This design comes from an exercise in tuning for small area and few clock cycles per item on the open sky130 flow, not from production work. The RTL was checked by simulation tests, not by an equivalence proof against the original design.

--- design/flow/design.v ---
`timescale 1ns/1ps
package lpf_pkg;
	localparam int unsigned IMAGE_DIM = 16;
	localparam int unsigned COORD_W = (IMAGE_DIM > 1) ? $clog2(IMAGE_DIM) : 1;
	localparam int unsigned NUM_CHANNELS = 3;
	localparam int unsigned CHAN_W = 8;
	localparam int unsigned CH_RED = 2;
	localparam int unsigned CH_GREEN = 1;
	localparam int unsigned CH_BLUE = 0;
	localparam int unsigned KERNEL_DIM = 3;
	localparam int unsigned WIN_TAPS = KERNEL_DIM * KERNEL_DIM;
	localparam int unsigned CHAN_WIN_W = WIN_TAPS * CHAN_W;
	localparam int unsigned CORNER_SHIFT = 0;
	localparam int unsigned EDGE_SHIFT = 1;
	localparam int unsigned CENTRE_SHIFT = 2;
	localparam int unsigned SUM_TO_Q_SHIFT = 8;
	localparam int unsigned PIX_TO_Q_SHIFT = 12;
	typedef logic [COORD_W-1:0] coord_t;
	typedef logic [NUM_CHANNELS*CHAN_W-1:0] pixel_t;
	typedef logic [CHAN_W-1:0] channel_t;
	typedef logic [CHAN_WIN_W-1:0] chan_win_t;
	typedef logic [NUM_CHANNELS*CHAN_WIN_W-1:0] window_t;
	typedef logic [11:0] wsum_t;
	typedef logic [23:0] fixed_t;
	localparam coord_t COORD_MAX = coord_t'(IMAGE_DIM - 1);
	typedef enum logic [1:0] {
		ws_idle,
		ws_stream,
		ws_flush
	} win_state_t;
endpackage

--

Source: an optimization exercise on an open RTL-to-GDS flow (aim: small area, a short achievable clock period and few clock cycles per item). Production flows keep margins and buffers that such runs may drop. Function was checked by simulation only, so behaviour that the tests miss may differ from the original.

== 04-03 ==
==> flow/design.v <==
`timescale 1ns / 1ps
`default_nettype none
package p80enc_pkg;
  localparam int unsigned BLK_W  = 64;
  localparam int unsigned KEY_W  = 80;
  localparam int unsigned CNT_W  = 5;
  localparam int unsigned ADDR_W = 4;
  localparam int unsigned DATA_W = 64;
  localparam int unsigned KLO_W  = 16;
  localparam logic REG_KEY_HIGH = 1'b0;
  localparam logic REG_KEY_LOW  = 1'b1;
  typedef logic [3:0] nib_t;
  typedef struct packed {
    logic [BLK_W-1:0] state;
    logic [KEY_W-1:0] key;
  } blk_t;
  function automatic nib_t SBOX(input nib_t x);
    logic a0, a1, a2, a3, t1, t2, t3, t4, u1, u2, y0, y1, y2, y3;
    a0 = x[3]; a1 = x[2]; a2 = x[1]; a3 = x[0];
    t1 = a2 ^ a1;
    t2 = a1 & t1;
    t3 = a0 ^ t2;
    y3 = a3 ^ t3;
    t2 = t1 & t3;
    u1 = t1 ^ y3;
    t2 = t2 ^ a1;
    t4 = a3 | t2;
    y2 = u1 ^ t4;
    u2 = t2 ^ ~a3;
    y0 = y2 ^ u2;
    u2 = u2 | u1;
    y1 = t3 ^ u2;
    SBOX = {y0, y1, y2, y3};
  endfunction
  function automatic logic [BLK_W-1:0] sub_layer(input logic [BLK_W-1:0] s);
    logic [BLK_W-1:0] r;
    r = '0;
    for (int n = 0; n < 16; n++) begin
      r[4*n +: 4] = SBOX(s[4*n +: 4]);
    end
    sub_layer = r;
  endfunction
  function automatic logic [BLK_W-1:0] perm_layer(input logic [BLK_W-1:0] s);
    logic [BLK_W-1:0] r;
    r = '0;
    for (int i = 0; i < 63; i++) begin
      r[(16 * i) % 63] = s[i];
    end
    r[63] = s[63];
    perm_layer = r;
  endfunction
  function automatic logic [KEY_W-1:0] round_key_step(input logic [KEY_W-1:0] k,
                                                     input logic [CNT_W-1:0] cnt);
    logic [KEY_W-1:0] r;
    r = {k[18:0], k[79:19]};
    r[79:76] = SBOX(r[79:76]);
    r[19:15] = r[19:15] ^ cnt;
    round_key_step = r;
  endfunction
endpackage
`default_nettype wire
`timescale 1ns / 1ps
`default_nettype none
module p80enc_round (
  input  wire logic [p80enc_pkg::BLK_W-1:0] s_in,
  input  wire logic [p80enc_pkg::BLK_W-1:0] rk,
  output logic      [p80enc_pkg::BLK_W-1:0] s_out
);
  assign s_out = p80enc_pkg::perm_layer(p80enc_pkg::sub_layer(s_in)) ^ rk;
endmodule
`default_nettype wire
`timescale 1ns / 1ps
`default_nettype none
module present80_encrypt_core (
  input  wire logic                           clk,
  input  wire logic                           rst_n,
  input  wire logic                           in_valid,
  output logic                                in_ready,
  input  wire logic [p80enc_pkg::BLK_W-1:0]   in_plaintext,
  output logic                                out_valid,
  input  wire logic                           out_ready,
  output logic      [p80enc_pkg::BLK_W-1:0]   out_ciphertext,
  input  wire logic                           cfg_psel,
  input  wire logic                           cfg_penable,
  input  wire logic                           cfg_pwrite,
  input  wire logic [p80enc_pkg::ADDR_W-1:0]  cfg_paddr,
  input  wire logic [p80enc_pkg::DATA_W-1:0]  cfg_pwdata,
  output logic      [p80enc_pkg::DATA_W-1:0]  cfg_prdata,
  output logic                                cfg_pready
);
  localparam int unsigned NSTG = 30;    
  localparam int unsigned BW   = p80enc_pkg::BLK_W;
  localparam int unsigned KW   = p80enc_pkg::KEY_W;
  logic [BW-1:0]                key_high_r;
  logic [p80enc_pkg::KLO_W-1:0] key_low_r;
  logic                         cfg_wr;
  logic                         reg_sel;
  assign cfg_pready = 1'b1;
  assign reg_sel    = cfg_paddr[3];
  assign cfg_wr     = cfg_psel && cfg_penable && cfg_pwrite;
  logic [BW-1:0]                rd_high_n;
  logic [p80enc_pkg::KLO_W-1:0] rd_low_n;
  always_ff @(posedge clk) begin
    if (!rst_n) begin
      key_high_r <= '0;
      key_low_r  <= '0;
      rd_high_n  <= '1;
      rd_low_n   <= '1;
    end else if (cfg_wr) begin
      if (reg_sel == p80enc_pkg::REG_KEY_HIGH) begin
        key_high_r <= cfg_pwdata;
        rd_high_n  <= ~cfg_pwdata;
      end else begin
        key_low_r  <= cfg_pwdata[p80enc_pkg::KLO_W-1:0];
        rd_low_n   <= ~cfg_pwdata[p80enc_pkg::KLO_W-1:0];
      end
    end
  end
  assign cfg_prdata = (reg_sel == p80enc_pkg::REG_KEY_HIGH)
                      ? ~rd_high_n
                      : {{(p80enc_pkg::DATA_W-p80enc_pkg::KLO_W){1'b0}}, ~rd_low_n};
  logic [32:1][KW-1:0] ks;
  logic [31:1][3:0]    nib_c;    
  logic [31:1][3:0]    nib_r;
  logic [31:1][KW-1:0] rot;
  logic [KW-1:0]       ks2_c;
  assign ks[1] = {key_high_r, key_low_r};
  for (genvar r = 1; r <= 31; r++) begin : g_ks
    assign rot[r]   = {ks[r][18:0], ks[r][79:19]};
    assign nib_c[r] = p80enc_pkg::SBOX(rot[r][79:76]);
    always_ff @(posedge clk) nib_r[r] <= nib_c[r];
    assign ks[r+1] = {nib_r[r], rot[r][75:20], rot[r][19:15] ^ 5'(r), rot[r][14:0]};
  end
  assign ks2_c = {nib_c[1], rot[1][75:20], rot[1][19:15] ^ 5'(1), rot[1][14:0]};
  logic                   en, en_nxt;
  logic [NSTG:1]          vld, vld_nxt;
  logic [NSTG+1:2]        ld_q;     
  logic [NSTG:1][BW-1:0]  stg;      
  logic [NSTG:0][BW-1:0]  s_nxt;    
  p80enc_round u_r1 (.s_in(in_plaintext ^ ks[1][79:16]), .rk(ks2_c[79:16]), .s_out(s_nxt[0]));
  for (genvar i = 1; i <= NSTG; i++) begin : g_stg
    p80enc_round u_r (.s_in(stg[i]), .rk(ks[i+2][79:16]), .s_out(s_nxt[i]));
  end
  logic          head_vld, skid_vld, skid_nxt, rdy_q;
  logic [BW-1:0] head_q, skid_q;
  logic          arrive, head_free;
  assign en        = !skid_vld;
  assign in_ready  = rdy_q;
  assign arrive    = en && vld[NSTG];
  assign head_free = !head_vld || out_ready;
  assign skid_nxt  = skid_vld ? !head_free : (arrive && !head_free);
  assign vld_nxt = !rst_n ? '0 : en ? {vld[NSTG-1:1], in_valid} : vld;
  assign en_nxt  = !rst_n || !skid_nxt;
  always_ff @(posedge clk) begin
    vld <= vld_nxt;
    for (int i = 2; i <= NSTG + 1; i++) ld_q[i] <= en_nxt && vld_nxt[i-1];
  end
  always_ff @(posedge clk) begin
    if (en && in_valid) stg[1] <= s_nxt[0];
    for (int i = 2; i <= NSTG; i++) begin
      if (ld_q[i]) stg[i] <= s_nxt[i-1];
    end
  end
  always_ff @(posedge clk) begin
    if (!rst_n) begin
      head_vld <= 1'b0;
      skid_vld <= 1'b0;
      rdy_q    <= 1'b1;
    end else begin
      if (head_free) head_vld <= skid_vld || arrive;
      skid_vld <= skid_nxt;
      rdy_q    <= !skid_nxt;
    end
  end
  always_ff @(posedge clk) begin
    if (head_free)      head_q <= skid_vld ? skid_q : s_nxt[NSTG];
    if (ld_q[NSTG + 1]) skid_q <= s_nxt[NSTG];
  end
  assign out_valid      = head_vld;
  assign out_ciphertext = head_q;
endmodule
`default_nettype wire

==

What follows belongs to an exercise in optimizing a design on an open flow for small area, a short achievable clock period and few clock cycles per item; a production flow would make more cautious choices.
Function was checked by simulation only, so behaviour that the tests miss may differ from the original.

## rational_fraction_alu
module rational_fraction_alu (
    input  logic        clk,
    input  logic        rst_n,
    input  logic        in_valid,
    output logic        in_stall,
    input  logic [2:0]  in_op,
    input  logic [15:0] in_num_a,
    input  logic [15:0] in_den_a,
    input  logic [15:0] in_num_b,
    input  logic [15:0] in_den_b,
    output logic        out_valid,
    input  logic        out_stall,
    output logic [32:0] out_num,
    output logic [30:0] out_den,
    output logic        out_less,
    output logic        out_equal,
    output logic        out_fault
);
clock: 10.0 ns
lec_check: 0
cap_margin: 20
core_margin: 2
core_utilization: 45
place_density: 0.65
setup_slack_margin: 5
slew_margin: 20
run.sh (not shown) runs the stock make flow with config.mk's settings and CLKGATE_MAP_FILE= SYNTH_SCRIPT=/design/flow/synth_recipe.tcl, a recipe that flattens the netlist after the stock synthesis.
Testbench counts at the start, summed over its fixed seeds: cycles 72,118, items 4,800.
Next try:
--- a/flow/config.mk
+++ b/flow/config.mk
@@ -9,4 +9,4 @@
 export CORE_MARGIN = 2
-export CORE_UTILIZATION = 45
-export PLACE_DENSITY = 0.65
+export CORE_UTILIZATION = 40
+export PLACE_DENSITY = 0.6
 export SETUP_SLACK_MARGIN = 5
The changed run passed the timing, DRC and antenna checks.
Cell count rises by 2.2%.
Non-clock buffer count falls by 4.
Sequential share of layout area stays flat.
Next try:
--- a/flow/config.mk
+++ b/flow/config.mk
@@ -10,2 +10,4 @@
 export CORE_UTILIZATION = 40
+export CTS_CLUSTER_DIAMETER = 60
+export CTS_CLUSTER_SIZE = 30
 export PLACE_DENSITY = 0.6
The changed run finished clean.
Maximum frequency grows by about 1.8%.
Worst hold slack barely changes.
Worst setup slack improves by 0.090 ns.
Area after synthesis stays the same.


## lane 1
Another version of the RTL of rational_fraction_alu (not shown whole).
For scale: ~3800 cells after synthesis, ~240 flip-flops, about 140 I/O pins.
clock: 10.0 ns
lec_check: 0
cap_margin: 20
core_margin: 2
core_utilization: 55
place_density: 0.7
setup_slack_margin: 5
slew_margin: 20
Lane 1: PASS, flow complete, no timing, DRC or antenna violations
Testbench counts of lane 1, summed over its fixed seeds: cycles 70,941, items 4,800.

[EXERCISE DIRECTIONS]: The task calls for all lines in the entries that hold "items".

[EXERCISE ANSWER]:
Testbench counts at the start, summed over its fixed seeds: cycles 72,118, items 4,800.
Testbench counts of lane 1, summed over its fixed seeds: cycles 70,941, items 4,800.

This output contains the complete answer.